** EXERCISE DIRECTIONS **
Copy the listing below line for line, from its opening line to the one with "logic [DW-1:0] hostStat, wakeStat, evtVec;", both included; stop there.

------------------------------------------------------------------------

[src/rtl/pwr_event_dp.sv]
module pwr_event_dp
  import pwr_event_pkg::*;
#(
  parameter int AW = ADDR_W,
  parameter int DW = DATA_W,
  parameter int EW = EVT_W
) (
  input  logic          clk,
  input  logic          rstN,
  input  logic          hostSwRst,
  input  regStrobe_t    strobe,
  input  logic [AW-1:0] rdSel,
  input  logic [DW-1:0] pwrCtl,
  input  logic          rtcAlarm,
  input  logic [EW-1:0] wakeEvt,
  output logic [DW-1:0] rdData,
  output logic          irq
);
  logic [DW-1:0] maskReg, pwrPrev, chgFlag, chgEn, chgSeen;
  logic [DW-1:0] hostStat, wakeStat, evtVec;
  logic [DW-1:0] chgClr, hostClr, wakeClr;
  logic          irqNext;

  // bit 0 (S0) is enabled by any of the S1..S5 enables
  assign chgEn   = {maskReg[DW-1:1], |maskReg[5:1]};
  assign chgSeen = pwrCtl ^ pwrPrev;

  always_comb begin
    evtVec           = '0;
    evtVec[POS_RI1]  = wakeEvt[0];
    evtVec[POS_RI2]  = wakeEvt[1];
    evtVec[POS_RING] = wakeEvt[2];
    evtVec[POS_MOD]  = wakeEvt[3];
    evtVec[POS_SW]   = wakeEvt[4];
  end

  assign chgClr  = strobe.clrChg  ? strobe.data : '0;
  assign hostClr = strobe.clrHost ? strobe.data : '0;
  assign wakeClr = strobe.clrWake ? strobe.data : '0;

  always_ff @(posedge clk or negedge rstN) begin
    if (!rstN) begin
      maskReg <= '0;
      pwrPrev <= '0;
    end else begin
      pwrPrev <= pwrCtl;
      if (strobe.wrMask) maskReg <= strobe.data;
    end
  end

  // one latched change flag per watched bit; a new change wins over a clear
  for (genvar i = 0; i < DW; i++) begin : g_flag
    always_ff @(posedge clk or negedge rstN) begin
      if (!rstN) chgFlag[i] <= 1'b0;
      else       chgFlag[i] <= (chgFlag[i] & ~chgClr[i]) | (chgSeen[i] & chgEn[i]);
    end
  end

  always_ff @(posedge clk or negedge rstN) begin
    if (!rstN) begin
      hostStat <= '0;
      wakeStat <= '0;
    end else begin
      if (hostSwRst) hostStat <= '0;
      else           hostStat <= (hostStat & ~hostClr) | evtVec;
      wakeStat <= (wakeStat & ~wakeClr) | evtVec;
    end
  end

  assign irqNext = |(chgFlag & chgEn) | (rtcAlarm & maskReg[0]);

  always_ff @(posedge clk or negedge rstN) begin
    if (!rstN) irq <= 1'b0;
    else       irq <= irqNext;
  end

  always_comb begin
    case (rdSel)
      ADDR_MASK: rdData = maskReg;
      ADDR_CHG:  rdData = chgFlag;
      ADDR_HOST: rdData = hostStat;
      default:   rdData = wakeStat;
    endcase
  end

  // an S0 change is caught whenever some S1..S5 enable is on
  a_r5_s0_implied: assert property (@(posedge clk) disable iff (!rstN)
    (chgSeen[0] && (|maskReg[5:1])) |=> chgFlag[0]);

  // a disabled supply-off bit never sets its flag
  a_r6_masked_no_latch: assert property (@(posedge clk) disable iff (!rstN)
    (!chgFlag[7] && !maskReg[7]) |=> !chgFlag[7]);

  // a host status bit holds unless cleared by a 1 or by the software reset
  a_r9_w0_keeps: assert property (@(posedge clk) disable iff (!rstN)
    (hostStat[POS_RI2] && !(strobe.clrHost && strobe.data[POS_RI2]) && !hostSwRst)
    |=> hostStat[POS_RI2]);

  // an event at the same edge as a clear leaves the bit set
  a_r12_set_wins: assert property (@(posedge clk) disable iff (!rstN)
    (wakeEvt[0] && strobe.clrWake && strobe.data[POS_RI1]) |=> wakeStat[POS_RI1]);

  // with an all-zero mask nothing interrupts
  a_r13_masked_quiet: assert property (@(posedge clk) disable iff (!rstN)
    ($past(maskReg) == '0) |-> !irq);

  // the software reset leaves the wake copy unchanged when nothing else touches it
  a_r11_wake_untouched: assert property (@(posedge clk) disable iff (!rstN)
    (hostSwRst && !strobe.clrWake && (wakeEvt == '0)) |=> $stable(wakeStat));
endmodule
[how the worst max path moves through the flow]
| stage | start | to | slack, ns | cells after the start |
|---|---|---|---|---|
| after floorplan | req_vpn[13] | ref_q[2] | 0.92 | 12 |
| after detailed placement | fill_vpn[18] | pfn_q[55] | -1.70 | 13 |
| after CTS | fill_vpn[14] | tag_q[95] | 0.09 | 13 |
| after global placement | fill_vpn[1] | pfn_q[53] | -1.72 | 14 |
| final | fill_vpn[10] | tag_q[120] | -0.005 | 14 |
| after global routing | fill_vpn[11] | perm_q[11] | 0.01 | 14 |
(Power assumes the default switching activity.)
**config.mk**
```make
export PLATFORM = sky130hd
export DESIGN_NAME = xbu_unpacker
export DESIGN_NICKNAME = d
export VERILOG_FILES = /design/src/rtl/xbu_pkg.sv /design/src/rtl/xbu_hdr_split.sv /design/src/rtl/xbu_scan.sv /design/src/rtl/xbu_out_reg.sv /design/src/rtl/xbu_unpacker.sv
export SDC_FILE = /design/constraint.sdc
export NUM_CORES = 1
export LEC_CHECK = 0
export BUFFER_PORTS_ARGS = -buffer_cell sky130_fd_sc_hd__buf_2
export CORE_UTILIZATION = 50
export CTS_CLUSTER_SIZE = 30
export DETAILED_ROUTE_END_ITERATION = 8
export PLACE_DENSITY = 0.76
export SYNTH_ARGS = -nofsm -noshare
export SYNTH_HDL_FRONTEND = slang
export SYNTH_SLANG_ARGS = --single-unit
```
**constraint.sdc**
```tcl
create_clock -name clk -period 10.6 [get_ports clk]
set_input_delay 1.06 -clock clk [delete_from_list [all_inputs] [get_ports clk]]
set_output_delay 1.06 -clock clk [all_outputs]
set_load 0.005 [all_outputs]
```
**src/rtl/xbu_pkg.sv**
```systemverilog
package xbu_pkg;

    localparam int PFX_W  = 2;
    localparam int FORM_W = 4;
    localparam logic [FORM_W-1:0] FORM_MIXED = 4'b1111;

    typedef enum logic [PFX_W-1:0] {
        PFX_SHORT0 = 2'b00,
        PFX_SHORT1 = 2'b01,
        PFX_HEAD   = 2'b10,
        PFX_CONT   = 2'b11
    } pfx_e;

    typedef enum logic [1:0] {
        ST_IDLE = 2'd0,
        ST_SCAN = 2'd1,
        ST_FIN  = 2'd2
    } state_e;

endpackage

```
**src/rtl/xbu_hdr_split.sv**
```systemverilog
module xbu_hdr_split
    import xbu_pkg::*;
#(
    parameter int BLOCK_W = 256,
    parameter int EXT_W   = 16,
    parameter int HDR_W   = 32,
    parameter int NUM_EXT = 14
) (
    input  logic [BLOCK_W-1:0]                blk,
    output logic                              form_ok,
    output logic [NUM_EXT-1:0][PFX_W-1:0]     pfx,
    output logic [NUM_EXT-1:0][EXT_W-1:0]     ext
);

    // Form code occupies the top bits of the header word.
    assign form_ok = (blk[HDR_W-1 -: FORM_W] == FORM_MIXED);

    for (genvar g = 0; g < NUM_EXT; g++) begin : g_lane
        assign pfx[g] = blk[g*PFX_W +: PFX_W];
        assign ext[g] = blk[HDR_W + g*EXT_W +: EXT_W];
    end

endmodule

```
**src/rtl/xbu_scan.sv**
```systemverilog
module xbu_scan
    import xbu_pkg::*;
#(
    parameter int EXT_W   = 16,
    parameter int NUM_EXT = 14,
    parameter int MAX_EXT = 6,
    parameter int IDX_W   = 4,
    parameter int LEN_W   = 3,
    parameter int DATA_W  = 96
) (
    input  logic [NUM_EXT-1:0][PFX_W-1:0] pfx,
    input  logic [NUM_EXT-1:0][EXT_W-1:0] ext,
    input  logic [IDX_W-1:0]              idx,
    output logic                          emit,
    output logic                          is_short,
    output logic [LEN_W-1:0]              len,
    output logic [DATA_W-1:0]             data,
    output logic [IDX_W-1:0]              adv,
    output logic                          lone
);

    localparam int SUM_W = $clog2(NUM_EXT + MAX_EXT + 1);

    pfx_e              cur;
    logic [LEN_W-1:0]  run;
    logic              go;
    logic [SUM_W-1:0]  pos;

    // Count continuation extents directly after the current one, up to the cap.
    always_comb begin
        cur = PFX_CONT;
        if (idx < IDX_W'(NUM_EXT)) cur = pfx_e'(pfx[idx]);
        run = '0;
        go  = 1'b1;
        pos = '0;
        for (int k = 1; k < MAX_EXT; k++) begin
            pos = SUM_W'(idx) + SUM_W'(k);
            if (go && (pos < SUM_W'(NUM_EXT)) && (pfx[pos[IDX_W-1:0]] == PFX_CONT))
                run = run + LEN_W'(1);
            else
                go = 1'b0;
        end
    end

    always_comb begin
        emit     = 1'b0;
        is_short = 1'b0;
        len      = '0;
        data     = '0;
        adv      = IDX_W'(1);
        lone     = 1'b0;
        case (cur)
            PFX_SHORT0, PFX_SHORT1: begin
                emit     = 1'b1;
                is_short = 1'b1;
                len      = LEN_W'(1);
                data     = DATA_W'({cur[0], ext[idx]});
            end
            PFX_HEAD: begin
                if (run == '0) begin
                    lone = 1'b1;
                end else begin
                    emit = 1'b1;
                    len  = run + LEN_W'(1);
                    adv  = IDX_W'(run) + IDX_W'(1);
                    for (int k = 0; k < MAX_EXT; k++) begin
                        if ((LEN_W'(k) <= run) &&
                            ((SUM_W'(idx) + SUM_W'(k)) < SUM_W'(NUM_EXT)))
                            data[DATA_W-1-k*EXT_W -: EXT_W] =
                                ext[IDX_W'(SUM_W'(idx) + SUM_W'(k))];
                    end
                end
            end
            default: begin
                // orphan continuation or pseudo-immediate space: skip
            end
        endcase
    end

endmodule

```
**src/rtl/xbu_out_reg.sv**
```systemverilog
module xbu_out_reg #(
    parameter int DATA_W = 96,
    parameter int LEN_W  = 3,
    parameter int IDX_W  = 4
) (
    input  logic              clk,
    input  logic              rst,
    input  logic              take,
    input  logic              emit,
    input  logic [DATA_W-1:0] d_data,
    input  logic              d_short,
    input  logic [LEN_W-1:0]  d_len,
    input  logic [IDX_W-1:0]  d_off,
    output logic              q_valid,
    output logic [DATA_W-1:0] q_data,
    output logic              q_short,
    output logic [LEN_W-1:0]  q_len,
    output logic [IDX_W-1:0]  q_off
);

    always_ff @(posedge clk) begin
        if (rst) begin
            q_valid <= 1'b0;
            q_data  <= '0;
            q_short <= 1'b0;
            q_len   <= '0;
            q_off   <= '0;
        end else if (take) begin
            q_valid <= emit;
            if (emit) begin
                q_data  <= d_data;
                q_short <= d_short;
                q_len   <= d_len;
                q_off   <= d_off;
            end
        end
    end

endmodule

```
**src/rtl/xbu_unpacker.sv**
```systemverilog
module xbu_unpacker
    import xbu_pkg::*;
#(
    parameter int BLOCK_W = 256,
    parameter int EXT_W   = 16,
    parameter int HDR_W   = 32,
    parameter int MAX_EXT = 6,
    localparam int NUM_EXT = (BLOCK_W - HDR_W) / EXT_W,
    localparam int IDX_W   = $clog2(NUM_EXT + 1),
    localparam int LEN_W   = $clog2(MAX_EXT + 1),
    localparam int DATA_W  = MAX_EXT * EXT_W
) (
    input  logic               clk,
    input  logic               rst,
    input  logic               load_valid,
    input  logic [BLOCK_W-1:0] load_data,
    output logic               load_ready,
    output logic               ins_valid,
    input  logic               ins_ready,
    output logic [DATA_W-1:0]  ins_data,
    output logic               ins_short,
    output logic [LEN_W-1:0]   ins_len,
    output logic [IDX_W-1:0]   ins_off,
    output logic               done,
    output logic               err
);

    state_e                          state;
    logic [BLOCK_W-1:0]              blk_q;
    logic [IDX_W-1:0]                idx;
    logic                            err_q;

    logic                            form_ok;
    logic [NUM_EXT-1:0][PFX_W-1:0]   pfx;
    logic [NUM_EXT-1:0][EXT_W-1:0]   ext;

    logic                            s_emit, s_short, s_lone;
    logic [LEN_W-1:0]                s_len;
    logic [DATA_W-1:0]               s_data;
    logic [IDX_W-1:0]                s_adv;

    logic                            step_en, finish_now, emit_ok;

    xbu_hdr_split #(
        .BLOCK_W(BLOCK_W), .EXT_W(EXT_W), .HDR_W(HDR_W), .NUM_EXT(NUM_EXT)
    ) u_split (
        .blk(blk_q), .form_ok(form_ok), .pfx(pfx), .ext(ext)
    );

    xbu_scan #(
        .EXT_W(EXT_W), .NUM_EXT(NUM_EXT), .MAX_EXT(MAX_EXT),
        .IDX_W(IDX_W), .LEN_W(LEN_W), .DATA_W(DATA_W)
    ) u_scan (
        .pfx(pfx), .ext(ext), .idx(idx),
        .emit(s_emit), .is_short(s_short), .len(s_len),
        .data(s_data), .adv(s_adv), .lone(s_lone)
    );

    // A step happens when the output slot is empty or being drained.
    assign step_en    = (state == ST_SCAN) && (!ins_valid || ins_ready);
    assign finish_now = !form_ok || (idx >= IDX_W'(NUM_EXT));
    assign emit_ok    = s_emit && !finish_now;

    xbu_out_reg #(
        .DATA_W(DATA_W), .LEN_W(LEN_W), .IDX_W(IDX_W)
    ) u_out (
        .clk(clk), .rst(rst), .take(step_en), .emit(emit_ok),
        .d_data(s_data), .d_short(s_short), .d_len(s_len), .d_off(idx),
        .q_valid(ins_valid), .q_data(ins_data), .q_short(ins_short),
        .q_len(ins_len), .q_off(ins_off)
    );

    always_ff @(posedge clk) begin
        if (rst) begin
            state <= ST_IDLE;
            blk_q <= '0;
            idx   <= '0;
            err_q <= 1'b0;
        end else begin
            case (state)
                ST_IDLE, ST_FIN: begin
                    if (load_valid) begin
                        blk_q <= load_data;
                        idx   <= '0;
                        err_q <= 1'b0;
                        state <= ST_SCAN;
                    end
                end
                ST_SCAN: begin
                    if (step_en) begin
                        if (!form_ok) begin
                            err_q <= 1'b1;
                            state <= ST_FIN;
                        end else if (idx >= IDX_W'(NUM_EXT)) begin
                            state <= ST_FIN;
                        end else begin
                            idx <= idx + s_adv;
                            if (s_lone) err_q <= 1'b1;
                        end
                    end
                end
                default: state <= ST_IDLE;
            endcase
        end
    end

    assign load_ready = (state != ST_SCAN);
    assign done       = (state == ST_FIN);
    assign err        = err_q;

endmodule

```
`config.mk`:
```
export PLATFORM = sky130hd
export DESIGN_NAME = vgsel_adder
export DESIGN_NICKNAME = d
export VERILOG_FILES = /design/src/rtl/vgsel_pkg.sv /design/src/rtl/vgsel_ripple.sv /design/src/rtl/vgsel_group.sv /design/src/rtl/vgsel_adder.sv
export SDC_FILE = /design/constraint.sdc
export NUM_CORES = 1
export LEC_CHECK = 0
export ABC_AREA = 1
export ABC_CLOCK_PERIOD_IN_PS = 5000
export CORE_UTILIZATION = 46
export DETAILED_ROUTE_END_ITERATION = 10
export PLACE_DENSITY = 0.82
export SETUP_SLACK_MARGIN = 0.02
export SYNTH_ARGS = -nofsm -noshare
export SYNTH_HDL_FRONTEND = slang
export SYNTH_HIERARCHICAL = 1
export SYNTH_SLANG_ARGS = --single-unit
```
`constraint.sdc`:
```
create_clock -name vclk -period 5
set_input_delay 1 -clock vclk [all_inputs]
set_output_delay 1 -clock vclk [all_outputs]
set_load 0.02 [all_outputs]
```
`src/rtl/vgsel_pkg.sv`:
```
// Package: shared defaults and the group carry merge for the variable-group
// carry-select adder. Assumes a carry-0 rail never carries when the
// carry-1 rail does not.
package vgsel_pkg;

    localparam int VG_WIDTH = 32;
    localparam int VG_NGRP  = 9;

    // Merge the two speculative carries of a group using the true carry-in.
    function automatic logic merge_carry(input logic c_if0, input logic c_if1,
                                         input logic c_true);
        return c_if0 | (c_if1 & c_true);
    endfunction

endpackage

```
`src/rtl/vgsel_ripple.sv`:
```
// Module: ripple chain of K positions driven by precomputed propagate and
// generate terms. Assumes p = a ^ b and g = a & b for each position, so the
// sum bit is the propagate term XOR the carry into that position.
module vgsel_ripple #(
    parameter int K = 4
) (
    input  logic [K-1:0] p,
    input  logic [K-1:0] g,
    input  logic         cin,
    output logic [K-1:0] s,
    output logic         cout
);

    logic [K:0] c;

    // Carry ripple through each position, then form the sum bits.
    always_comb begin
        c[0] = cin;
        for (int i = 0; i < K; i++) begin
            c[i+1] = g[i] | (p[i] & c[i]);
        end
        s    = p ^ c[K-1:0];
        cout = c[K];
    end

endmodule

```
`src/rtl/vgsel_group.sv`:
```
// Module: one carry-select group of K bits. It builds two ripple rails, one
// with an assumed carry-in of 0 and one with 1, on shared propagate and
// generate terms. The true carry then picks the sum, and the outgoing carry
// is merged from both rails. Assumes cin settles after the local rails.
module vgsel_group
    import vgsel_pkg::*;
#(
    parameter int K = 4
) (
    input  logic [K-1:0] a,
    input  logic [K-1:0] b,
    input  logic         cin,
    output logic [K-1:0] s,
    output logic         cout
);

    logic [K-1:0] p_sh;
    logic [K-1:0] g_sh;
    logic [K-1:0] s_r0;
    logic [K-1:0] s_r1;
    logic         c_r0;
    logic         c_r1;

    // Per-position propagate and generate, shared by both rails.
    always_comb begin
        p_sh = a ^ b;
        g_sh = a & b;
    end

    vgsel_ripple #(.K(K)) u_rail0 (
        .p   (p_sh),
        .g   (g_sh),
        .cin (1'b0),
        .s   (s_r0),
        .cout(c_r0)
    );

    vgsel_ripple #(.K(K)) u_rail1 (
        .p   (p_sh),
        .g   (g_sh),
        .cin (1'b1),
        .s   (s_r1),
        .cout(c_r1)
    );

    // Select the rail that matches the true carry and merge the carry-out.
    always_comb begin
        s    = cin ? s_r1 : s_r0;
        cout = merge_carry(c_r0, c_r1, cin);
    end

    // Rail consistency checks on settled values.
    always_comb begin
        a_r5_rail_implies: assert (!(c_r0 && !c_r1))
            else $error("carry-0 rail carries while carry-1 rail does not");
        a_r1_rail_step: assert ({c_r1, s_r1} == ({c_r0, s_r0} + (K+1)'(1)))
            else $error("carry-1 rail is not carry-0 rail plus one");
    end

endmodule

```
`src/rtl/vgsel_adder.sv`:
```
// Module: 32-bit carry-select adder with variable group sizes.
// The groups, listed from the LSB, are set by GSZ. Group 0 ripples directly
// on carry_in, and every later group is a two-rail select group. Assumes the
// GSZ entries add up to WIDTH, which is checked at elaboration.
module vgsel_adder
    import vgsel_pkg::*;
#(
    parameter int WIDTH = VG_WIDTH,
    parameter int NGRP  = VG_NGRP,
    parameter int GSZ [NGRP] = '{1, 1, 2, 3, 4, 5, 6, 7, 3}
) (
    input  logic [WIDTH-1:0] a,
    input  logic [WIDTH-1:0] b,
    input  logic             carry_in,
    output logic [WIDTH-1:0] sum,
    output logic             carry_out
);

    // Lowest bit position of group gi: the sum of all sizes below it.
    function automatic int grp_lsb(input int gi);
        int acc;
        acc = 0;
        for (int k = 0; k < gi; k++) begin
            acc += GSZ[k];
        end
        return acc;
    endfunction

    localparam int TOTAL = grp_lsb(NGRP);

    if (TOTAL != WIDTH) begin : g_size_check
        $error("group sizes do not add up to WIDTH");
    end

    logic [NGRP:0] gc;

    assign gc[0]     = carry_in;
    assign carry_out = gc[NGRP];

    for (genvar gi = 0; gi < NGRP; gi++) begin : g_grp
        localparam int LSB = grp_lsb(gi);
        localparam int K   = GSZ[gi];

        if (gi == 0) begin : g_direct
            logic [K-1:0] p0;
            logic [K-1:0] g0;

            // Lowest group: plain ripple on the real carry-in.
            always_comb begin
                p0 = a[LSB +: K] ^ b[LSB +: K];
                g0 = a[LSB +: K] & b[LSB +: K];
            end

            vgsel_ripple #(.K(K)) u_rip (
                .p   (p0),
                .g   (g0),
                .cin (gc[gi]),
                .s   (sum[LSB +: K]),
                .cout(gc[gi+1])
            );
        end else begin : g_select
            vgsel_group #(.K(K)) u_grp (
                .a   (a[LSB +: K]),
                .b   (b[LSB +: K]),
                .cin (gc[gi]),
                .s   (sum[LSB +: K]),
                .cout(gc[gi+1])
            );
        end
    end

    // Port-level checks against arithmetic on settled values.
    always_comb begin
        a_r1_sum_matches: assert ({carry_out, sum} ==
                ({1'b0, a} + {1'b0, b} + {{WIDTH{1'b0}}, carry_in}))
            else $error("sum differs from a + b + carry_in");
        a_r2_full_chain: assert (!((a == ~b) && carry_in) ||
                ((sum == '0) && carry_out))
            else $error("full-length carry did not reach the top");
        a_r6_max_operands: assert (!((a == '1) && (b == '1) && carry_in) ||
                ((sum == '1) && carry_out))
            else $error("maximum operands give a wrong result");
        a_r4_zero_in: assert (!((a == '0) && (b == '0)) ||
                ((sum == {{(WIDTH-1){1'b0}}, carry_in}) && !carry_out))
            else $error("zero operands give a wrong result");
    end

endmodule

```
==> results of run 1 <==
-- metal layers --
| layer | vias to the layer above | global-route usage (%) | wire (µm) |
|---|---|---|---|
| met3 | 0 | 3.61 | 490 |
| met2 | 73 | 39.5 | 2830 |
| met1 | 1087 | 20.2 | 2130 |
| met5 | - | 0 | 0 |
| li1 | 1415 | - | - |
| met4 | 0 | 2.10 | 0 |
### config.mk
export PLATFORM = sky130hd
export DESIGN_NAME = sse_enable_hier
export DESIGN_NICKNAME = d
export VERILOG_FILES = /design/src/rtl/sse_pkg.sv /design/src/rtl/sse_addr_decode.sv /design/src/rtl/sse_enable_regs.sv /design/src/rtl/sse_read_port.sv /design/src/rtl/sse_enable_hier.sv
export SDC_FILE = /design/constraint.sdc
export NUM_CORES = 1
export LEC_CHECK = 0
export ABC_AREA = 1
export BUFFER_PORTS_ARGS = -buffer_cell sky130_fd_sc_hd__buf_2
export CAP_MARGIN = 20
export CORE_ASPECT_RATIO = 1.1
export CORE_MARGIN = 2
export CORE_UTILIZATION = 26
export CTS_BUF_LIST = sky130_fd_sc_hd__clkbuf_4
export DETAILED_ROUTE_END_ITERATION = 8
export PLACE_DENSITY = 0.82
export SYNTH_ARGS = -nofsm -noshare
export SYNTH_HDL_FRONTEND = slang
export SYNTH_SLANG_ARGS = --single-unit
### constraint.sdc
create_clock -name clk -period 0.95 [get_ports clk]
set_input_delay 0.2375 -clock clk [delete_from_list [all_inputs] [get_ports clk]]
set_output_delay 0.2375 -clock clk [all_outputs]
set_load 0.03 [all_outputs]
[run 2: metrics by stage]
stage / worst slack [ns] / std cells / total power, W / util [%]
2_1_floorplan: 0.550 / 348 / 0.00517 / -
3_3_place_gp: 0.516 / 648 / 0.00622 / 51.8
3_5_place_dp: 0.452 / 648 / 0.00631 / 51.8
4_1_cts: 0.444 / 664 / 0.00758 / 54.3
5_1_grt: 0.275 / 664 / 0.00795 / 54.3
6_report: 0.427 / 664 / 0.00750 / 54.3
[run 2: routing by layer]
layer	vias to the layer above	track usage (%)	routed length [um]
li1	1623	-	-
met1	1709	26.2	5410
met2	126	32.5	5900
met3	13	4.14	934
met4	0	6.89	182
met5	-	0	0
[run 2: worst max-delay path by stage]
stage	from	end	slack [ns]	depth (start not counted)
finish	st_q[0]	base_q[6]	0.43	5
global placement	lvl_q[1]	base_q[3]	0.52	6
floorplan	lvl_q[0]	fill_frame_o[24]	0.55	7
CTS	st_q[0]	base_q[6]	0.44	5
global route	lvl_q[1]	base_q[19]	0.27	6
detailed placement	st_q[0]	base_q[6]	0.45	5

------------------------------------------------------------------------

** RESPONSE AREA **
[src/rtl/pwr_event_dp.sv]
module pwr_event_dp
  import pwr_event_pkg::*;
#(
  parameter int AW = ADDR_W,
  parameter int DW = DATA_W,
  parameter int EW = EVT_W
) (
  input  logic          clk,
  input  logic          rstN,
  input  logic          hostSwRst,
  input  regStrobe_t    strobe,
  input  logic [AW-1:0] rdSel,
  input  logic [DW-1:0] pwrCtl,
  input  logic          rtcAlarm,
  input  logic [EW-1:0] wakeEvt,
  output logic [DW-1:0] rdData,
  output logic          irq
);
  logic [DW-1:0] maskReg, pwrPrev, chgFlag, chgEn, chgSeen;
  logic [DW-1:0] hostStat, wakeStat, evtVec;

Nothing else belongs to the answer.